Ha trabajado con niños con SIDA en fase terminal en Bangkok. ¿En qué consistía su labor?

El hospicio estaba en el barrio de los más pobres. Trabajé allí de 2000 a 2007 y por estigma tampoco recibían mucho apoyo en los hospitales. Algunos adultos habían escondido su condición durante tiempo y estaban en un estado de afectación total. Los niños llegaban después de ser abandonados en un rincón para morir y en estados muy malos.

La muerte de los niños es terrible, pero, ¿podemos aprender algo de cómo la afrontan ellos?

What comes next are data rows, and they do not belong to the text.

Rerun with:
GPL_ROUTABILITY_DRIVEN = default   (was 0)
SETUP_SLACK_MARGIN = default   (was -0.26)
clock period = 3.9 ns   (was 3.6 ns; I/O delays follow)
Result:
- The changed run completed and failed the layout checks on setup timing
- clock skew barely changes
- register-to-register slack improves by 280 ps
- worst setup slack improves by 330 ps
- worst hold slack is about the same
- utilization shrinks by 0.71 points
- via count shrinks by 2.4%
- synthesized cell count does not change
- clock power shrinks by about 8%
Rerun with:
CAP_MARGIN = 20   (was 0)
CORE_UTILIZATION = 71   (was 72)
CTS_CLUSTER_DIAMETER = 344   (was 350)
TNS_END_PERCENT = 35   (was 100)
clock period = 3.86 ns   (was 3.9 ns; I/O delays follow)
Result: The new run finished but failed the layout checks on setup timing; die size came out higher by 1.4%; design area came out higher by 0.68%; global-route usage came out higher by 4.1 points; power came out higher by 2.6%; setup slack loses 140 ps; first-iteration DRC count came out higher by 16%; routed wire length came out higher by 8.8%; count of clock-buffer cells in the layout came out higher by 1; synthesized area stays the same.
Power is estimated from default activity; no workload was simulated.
`timescale 1ns / 1ps
module IIR_v#(
    parameter DW = 16,FW = 15
)(
    input clk,rst_n,en,
    input signed [DW-1:0] din,
    output wire signed [DW-1:0] dout,
    input [31:0]index,
    output wire signed [DW+FW-1:0] dout_W
    );
    IIR#(
        DW,FW
    )IIR_inst(
        clk,rst_n,en,din,dout,index,dout_W
    );
endmodule
==> run.sh <==
#!/bin/bash
# the make line also repeats each setting of config.mk as NAME=value (left out here)
make -C /OpenROAD-flow-scripts/flow DESIGN_CONFIG=/design/flow/config.mk WORK_HOME=/design/flow/orfs CLKGATE_MAP_FILE= finish
==> config.mk <==
export PLATFORM = sky130hd
export DESIGN_NAME = IIR_v
export DESIGN_NICKNAME = IIR_v
export VERILOG_FILES = /design/flow/design.v
export SDC_FILE = /design/flow/constraint.sdc
export NUM_CORES = 4
export LEC_CHECK = 0
export CAP_MARGIN = 20
export CELL_PAD_IN_SITES_GLOBAL_PLACEMENT = 2
export CORE_MARGIN = 2
export CORE_UTILIZATION = 40
export MAX_ROUTING_LAYER = met4
export SLEW_MARGIN = 20
==> constraint.sdc <==
create_clock -name core_clock -period 13.5 [get_ports {clk}]
set_input_delay 2.7000 -clock core_clock [delete_from_list [all_inputs] [get_ports {clk}]]
set_output_delay 2.7000 -clock core_clock [all_outputs]
set_load 0.01 [all_outputs]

Es muy distinto a acompañar a adultos. Es muy triste ver a un niño que no ha tenido tiempo de vivir la vida como nosotros. Y los niños a los que yo acompañaba tampoco conocían el bienestar, estaban enfermos casi desde el principio y habían visto a sus padres morir a su lado. Lo que yo aprendí es que los adultos tienen un proceso mucho más complicado por haber acumulado experiencias. Un niño es muy cercano a lo visceral. Hay sufrimiento y dolor, pero, una vez que está paliado, su manera de despegarse de esta vida puede quedar muy simple. La simplicidad -la pureza, diría- con la que un niño muere, me ha impactado. Estos niños no tuvieron tiempo de conocer filosofías ni religiones y hay algo muy directo en su manera de morir, y eso da mucha fuerza. Por su inocencia, por cómo están relacionados con este universo de tantas ideas mentales, era un honor y un privilegio estar con ellos porque en su proceso de morir hay una relación íntima con otra dimensión. La energía en la sala cuando un niño está muriendo es muy especial y curiosamente es muy cercana al campo de energía de cuando un niño nace. Algo luminoso. No querría ser demasiado poético ni metafísico, pero hay algo que no se explica muy bien.